My ex is such a loser that if there was a competition for the world’s biggest loser, he’d still only win 2nd place.
My client’s (soon to be ex) wife just flipped me off in the courthouse parking lot, so yeah, I’m obviously doing my job right.
… and for my next trick, I will appear to know what I’m doing.
I once sprained my wrist flapping away too vigorously in a panic after I walked into a massive spider’s web. I told everybody I damaged my hand playing rugby
Sharks have to keep moving so their creditors can’t find them.
6-year-old: Why do cars have cup holders?
Me: For cups.
6: But you can’t drink and drive.
Whenever I’m feeling fat, I try not to stress about it and just keep my chins up.
If you’re stupid and you know it close your mouth.
I don’t mean to brag but my stalker has OCD so he trims my bushes while he’s hiding in them waiting for me to get home.
9yo to 6yo: “Why is it so hard for you to understand this? Are you Alexa??”
[first day as a psychiatrist]
PATIENT: I’m still hearing voices
ME: *rolls eyes* that’s because we’re talking
Me: I’m smart!
Also me: That is the weirdest looking otter I’ve ever seen!
Hubs: That’s because it’s a seal
Do people who name their kids Tucker not know about the banana-fana song?
I filled my brother’s shampoo bottle with olive oil and glitter last night. Have a great day in court, counselor!

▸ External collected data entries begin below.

### flow/constraint.sdc
current_design fsm_decoder

set clk_period 3.0
set clk_io_pct 0.2

create_clock -name clk0 -period $clk_period [get_ports {clk}]

set non_clock_inputs [all_inputs -no_clocks]
set_input_delay [expr $clk_period * $clk_io_pct] -clock clk0 $non_clock_inputs
set_output_delay [expr $clk_period * $clk_io_pct] -clock clk0 [all_outputs]
### flow/run.sh
#!/bin/bash
# OpenROAD 26Q1-2900-gdf79404cd8, Yosys 0.63+post, stock flow scripts
make -C /OpenROAD-flow-scripts/flow DESIGN_CONFIG=/design/flow/config.mk WORK_HOME=/design/flow/orfs finish
### flow/config.mk
export PLATFORM = sky130hd
export DESIGN_NAME = fsm_decoder
export DESIGN_NICKNAME = fsm_decoder
export VERILOG_FILES = /design/flow/design.v
export SDC_FILE = /design/flow/constraint.sdc
export NUM_CORES = 4
export LEC_CHECK = 1
export CORE_AREA = 10 10 83 83
export DIE_AREA = 0 0 93 93
### flow/design.v
module fsm_decoder(
    input  logic [3:0] col, row,
    input  logic en, clk, reset,
    output logic [3:0] s1, s2
);
    logic [3:0] next;
	logic switch;
    always_ff @(posedge clk) begin
        if (reset == 0) begin 
            s1 <= 4'b0000;
            s2 <= 4'b0000;
			switch <= 0;
        end if (en) begin 
            switch <= 1;
        end if (switch)begin
            s1 <= next;
            s2 <= s1;
			switch <= 0;
        end
    end
    always_comb
        case({row, col})
			{4'b0001, 4'b0001}: next = 4'b0001;
			{4'b0001, 4'b0010}: next = 4'b0010;
			{4'b0001, 4'b0100}: next = 4'b0011;
			{4'b0001, 4'b1000}: next = 4'b1010;
			{4'b0010, 4'b0001}: next = 4'b0100;
			{4'b0010, 4'b0010}: next = 4'b0101;
			{4'b0010, 4'b0100}: next = 4'b0110;
			{4'b0010, 4'b1000}: next = 4'b1011;
			{4'b0100, 4'b0001}: next = 4'b0111;
			{4'b0100, 4'b0010}: next = 4'b1000;
			{4'b0100, 4'b0100}: next = 4'b1001;
			{4'b0100, 4'b1000}: next = 4'b1100;
			{4'b1000, 4'b0001}: next = 4'b1110;
			{4'b1000, 4'b0010}: next = 4'b0000;
			{4'b1000, 4'b0100}: next = 4'b1111;
			{4'b1000, 4'b1000}: next = 4'b1101;
            default: next = 4'b1111;
        endcase
endmodule
==> CHANGELOG.md <==
### Implementation results

* Status: finished clean
* Setup slack after layout at 570.5 ps
* R2r worst-path depth at 1
* Max Transition Viols Final at 0
* Initial antenna violation count at 0
* Mean Syn Cell Area at 9.644 sq um
* WL met1 at 801 um
* DRT antenna net count at 0
* H-tree depth at 1
* Hold Fails Final Rpt at 0
* Nature of the critical path startpoint: primary input
* Layout cells sized above 1 at 7.317%
* Vias in the first global route at 502
* Critical path type: in -> reg
* Post-DP HPWL at 1.164 mm
* Fin crit period at 2430 ps
* Netlist Area Pre-Place at 626.9 sq um
* CP max stage delay at 680 ps
* Max Cap Viol at 0
* # rows at 26
* Number of port buffers at 18
* Pin count of the biggest net entering global routing at 11
* # diodes at 0
* CP cell instances: clkdlybuf4s50_1, or4b_1, o22ai_1, nor4_1, o31a_1
* Wire per inst at 9.625 um
* DRT Pass-1 Iters at 4
* Register bit count reported by yosys at 9
* P_sw at 0.00007241 W
* Worst slew pin tran at 503.6 ps
* Fill count at 600
* Placed inst area at 870.8 sq um
* Clock transition at path regs at 40 ps
* Seq pwr share at 43.8%
* Clock share of power at 37.7%
* Unique cell type count in the Yosys netlist at 27
* Met3 WL at 132 um
* Overflow after GRT at 0
* Synth Area in Adders at 0%
* Initial Util at 12.20%
* Hold endpoint: switch
* Logic family by area: simple AND/OR/NAND/NOR gates
* Routed wl met2 at 529 um
* Critical path launch point: row[0]
* Yosys stat cell total at 65
* Worst reg-to-reg setup slack at 1840 ps
* Top Layout Cells: clkdlybuf4s50_1 (18), edfxtp_1 (8), nor2_1 (6), a21oi_1 (6)
* IO Pins at 19
* CP Max Fanout at 7
* Cts repair resizes at 0
* Leakage power at 0.2822 nW
* Switching share of power at 20.38%
* Num CTS Buffers at 3
* Root Driver: clkbuf_8
* Ao+oa area frac at 19.36%
* Slowest cell on crit path: or4b_1
* Most numerous logic cell after layout: clkdlybuf4s50_1
* Tot GR Track Use at 3.159%
* Drt initial violations at 13
* Max Clock Skew at 4.646 ps
* Hold Startpoint: switch
* Logic pwr share at 18.5%
* Worst Path Required at 2970 ps
* Insertion Delay late pin at 230 ps
* Placer Congestion at 0.8272
* Clock buffer depth at 2
* Vias after detailed routing at 538
* Die Wd at 93 um
* Uppermost routed layer: met3
* Synth warnings at 1
* Global-route wire length before repair at 2.249 mm
* Final WL at 1.463 mm
* Post-Layout Cell Count at 152
* Seq share, synth at 41.52%
* Synth mux share at 0%
* DRC Markers at 0
* WHS at 538.1 ps
* Cycle use final at 80.98%
* CP endpoint kind: register
* Yosys synthesis chip area at 626.9 sq um
* Int Power at 0.0002829 W
* PwrDens at 387.9 nW/um^2
* Critical Path AT at 2400 ps
* RSZ-0062 raised after global routing: false
* Setup TNS at 0 ps
* Worst vdd ir at 166.6 uV
* Worst min path class: reg -> reg
* Basic Gates by Area at 31.14%
* Die area at 8649 sq um
* Core area at 5140 sq um
* CTS Sinks at 9
* Hold Buf Count CTS at 0
* Place WS at 362.0 ps
* # setup viols final at 0
* Drt via density at 3.539
* Tool warnings at 25
* Worst r2r dst: s1[2]
* Die height at 93 um
* Post-CTS setup buffer count at 0
* Cells after synthesis at 65
* Placed cells at 148
* XOR Share, Synth at 4.192%
* Worst hold path depth at 1
* R2R Path Start: switch
* Synth-to-Final Area Change at 46.11%
* Finished Cell Area at 915.9 sq um
* CTS tree: yes
* Max_slew headroom at 65.95%
* F_max at 411.6 MHz
### config.mk
export PLATFORM = sky130hd
export DESIGN_NAME = ID
export DESIGN_NICKNAME = ID
export VERILOG_FILES = /design/flow/design.v
export SDC_FILE = /design/flow/constraint.sdc
export NUM_CORES = 4
export LEC_CHECK = 1
export CORE_UTILIZATION = 30
### constraint.sdc
current_design ID

set clk_period 7.9
set clk_io_pct 0.2

create_clock -name clk0 -period $clk_period [get_ports {clk}]

set non_clock_inputs [all_inputs -no_clocks]
set_input_delay [expr $clk_period * $clk_io_pct] -clock clk0 $non_clock_inputs
set_output_delay [expr $clk_period * $clk_io_pct] -clock clk0 [all_outputs]
### design.v
module ExtensorSinal(entrada16b,saida32b);
    input wire [15:0] entrada16b;
    output wire [31:0] saida32b;
    assign saida32b = {{16{entrada16b[15]}},entrada16b}; 
endmodule
module ID(clk, reset, hazard, instr_IF_ID, newPC_IF_ID, regWrite, writeReg_MEM_WB, writeData_MEM_WB, 
                controlBitsOut, npCount, rdata1Out, rdata2Out, extendOut_S, instrOut2, instrOut1, opCode, rsOut, rtOut, controlBits);  
  input clk, reset;
  input [31:0] instr_IF_ID, newPC_IF_ID, writeData_MEM_WB;
  input [4:0] writeReg_MEM_WB;
  input regWrite, hazard;
  output [8:0] controlBitsOut;
  output [31:0] npCount, rdata1Out, rdata2Out, extendOut_S;
  output [4:0] instrOut2, instrOut1;
  output [5:0] opCode;
  output wire [4:0] rsOut, rtOut;
  wire [4:0] rs, rt;
  wire [15:0] imediato;
  wire [4:0] instr_2, instr_1;
  wire [31:0] read1, read2, sinalEx;
  output wire [8:0] controlBits;
  assign opCode = instr_IF_ID[31:26];
  assign rs = instr_IF_ID[25:21];
  assign rt = instr_IF_ID[20:16];
  assign imediato = instr_IF_ID[15:0];
  assign instr_2 = instr_IF_ID[20:16];
  assign instr_1 = instr_IF_ID[15:11];
  control control1 (opCode, hazard, controlBits);
  bancoReg reg1 (clk, rs, rt, regWrite, writeReg_MEM_WB, writeData_MEM_WB, read1, read2);
  ExtensorSinal sinal_EX (imediato, sinalEx);
  ID_EX id_ex_pipeline (clk, reset, controlBits, newPC_IF_ID, read1, read2, sinalEx, instr_2, instr_1,rs,rt,  
                        controlBitsOut, npCount, rdata1Out, rdata2Out, extendOut_S, instrOut2, instrOut1, rsOut, rtOut);  
endmodule
module ID_EX(clk, reset, controlBits, newPC, read1, read2, extensor, instr2, instr1, rs, rt, saidaControlBits, 
			saidaNewPC, saidaRead1, saidaRead2, saidaExtensor, saidaInstr2, saidaInstr1, rsOut, rtOut);
  input clk, reset;
  input [8:0] controlBits;
  input [31:0] read1, read2, extensor, newPC;
  input [4:0] instr2, instr1;
  input [4:0]rs, rt;
  output reg [8:0] saidaControlBits;
  output reg [31:0] saidaNewPC, saidaRead1, saidaRead2, saidaExtensor;
  output reg [4:0] saidaInstr2, saidaInstr1;
  output reg [4:0]rsOut, rtOut;
  always @(posedge clk) begin
    if (reset) begin
      saidaControlBits <= 0;
      saidaNewPC <= 0;
      saidaInstr2 <= 0;
      saidaInstr1 <= 0;
      saidaRead1 <= 0;
      saidaRead2 <= 0;
      saidaExtensor <= 0;
      rsOut <= 0;
      rtOut <= 0;
    end
    else begin
      saidaControlBits <= controlBits;
      saidaNewPC <= newPC;
      saidaInstr2 <= instr2;
      saidaInstr1 <= instr1;
      saidaRead1 <= read1;
      saidaRead2 <= read2;
      saidaExtensor <= extensor;
      rsOut <= rs;
      rtOut <= rt;
    end
  end
endmodule
module bancoReg (clk, regRead1, regRead2, regW, regWrite, dataWrite, dataRead1, dataRead2);
    input regW;
    input [4:0] regRead1;
    input [4:0] regRead2;
    input [4:0] regWrite;
    input [31:0] dataWrite;
    input clk;
    output [31:0] dataRead1;
    output [31:0] dataRead2;
    reg [31:0] regsMem [31:0];
    reg [10:0]i;
    initial begin
        for (i = 0; i < 32; i = i + 1) begin
				regsMem[i] = 32'b000000000000000000000000000000;
		end
    end
    always @(posedge clk) begin
		  if(regW)
            regsMem[regWrite] <= dataWrite;
    end
        assign dataRead1 = regsMem[regRead1];
        assign dataRead2 = regsMem[regRead2];
endmodule
module control (instr, hazard, controlBits);
    input wire [5:0] instr;
    input wire hazard;
    output reg [8:0] controlBits;
    always @(*)
        if(hazard)
            controlBits <= 9'b000000000;
        else 
        case(instr)
            6'b000000       : controlBits <= 9'b110000010;
            6'b100011       : controlBits <= 9'b000101011;
            6'b101011       : controlBits <= 9'b000100100;
            6'b000100       : controlBits <= 9'b001010000;
            default         : controlBits <= 9'b000000000;
        endcase
endmodule
### run.sh
#!/bin/bash
# OpenROAD 26Q1-2900-gdf79404cd8, Yosys 0.63+post, stock flow scripts
make -C /OpenROAD-flow-scripts/flow DESIGN_CONFIG=/design/flow/config.mk WORK_HOME=/design/flow/orfs finish
==> metrics.cfg <==
[clock_tree]
ctsResizeCount = 0
path_clk_slew_ns = 0.06
h-tree-depth = 4
clockBufferDepth = 3
cts_buffers = 130
root_buffer = clkbuf_16
insertion_delay_ns = 0.78
cts_setup_buffers = 0
hold_buffers = 0
cts_tree = yes
cts.sinks = 1152

[power_and_ir_drop]
power-per-cell-area_nw_per_um2 = 228
ir_worst_vdd_uv = 181
p_leak_uw = 0.0205

[setup_path]
crit_fanout = 6
reg2reg_from = reg1.regsMem[17][23]$_DFFE_PP_
rr_worst_depth = 4
crit_required_ns = 6.32
rrSetupSlack_ns = 6.28
critical_path_class = primary input to output pin
cp-startpoint = instr_IF_ID[29]
arrival_ns = 3.65
endpoint_kind = output pin
setup.worst_path.end = controlBits[8]
r2r-end = id_ex_pipeline.saidaRead1[23]$_SDFF_PP0_
start_kind = primary input

[layout]
final_common_cell = edfxtp_1
syn_to_final_growth_pct = 19.1
utilization = 0.360
drive_gt1_frac = 0.173
finish.instance_area_um2 = 60300
layout_top_cells = edfxtp_1 (1024), mux2i_1 (632), clkdlybuf4s50_1 (271)
n_fill_cell = 15500

[grt]
grt_pass1_vias = 32500
track_usage = 0.203
antenna_found_initial = 6
grt_max_degree = 87
grt_first_pass_wirelength_um = 230000
gr-total-overflow = 0

[flow_run]
drv_cap = 0
warning_count = 26

[floorplan]
num_rows = 150
core_area_um2 = 167000
die_y_um = 413
die_area_um2 = 171000
die_width_um = 413
fp_util = 0.303
io_pins = 277

[sta]
fmax_ghz = 0.191
finalSetupTns_ns = 0
worstMarginPinSlew_ns = 1.01
hold_viol_final = 0
timing.final.crit_share = 0.662
slew_viol_final = 0
min_period_ns = 5.23
relSlewSlack = 0.325
setup_viol = 0
rsz0062_at_grt = false
final.setup_skew_ns = 0.0303

[synthesis]
ys_seq_frac = 0.658
synth.avg_cell_area_um2 = 16.7
ys.flops = 1152
ys_types = 39
ys_area_um2 = 50700
ys_warn_count = 3
syn_inst = 3041
synth_top_cell_by_area = edfxtp_1
top_area_frac = 0.607
netlist_area_um2 = 50700
topCellsByArea = edfxtp_1 (61%), mux2i_1 (12%), mux4_2 (8.7%)
ys_cells = 3041

[routing]
drc = 0
via_per_inst = 5.40
num_antenna_cells = 0
first_iter_violations = 1796
drtPass1Iterations = 5
vias = 30400
wl_um = 163000
antenna_left = 0
avgRoutedWirePerCell_um = 29.0

[worst_hold_path]
hold_path.startpoint = reg1.regsMem[26][16]$_DFFE_PP_
hold_path.class = register to register

[outcome]
status = finished, final reports clean

[placement]
placed_cell_area_um2 = 56200
gp_congestion = 0.875
port_buffers = 276
dpl.hpwl_um = 98500

[worst max-delay path: stages]
cell and delay, ns:
clkdlybuf4s50_1 0.50, or4_1 0.56, nor3_1 0.23, nand2b_1 0.14, inv_1 0.15, clkdlybuf4s50_1 0.48
[Yosys cell counts, drive strengths merged]
cell        n
edfxtp   1024
mux2i     632
a22oi     252
mux4      196
buf       180
dfxtp     128
nor2      103
clkbuf     94
nand3      67
a221oi     64
a21oi      63
nor2b      63
o22ai      63
nor4       62
nand3b      7
nor4bb      5
nand2b      4
nor3        4
nor4b       4
or3b        4
and2        3
and4b       3
inv         3
or3         3
o2111ai     2
and4        1
mux2        1
nand2       1
o21ai       1
o21ba       1
o22a        1
o32a        1
or4         1
[layout make-up]
cell class,instances,area [µm²],share of cell area
clock inverter,67,609,0.0101
timing repair buffer,419,3890,0.0645
multi-input combinational,1612,16200,0.268
inverter,3,11.3,0.000187
clock buffer,172,3550,0.0588
tap,2204,2760,0.0457
sequential,1152,33300,0.552
[through the flow]
| stage | worst slack, ns | cells | hold slack, ns | total power (µW) |
|---|---|---|---|---|
| finish | 2.67 | 5629 | 0.753 | 13700 |
| global route | 2.59 | 5629 | 0.800 | 14200 |
| CTS | 2.66 | 5629 | 0.761 | 13900 |
| detailed placement | 2.67 | 5390 | 0.747 | 7990 |
| global placement | 2.60 | 5390 | 0.745 | 7990 |
| floorplan | 3.82 | 3041 | 0.691 | 7460 |
[logic make-up after synthesis]
logic type,Yosys count,share of synthesized area
compound gates,448,0.0634
buf+inv,277,0.0308
simple gates,335,0.0360
flops,1152,0.658
mux,829,0.212
[worst min path at each step]
stage,to,slack [ns],depth (start not counted)
CTS,id_ex_pipeline.saidaRead2[16]$_SDFF_PP0_,0.76,4
global route,id_ex_pipeline.saidaRead2[16]$_SDFF_PP0_,0.80,4
finish,id_ex_pipeline.saidaRead2[16]$_SDFF_PP0_,0.75,4
[report_power, final]
part | internal, µW | switching, µW
combinational | 463 | 587
sequential | 6740 | 73.6
clock | 3340 | 2540
[sequential cells by signal (all words and copies together) (netlist names)]
| signal | flops |
|---|---|
| id_ex_pipeline.saidaRead1 | 32 |
| id_ex_pipeline.saidaInstr1 | 4 |
| id_ex_pipeline.saidaNewPC | 32 |
| id_ex_pipeline.saidaExtensor | 12 |
| reg1.regsMem | 1024 |
| id_ex_pipeline.rsOut | 5 |
| id_ex_pipeline.saidaRead2 | 32 |
| id_ex_pipeline.rtOut | 5 |
| id_ex_pipeline.saidaControlBits | 6 |
[routing by layer]
metal	vias to the layer above	routed length, µm	GRT usage
met4	20	5650	0.0559
met3	323	31700	0.176
met1	15000	52300	0.217
met2	2101	73300	0.295
li1	13000	-	-
met5	-	362	0.0178
No activity file was given, so power comes from the tool's default toggle rates.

First person to eat a banana: this is not good
First person to peel a banana: dude guess what
Where do I sign up to be one of those tiktokers with 2M followers whose whole thing is just standing in front of other people’s content and nodding?
Called in telepathically this morning, so they know I’m thinking of them.
Taking my winter tires off but not putting my summer tires back on. I’m done with the tire bullshit.
Nothing’s sadder than the look on my dog’s face when I reach under the kitchen table to pet her and she realizes my hand is empty.
Whenever I tinker with the idea of a having a relationship, I go spend a night with my married friends.
Me and be Jealous?… HAHAHAHAHAHAHAHAHAHAHAHAHAHA … Who is McDonald’s and why are you ‘lovin it’?
Dear prisoners: How about liquid soap?
You’re welcome.
[at work]
me in my 20’s: I DONT NEED LUNCH I HAVE MOTIVATION AND AMBITION TO ENERGIZE ME
me now: listen, if i don’t eat lunch at this exact second i will actually die
Love that ‘beat the number’ electronic sign speed game!
So fun when the officer celebrates your high score with the lights & a certificate!
When Dorothy told the scarecrow she’d miss him most, I wanted the lion and tin man to set him on fire. I told my parents that, in case they got any ideas about showing favoritism.
why am i having trouble navigating this map??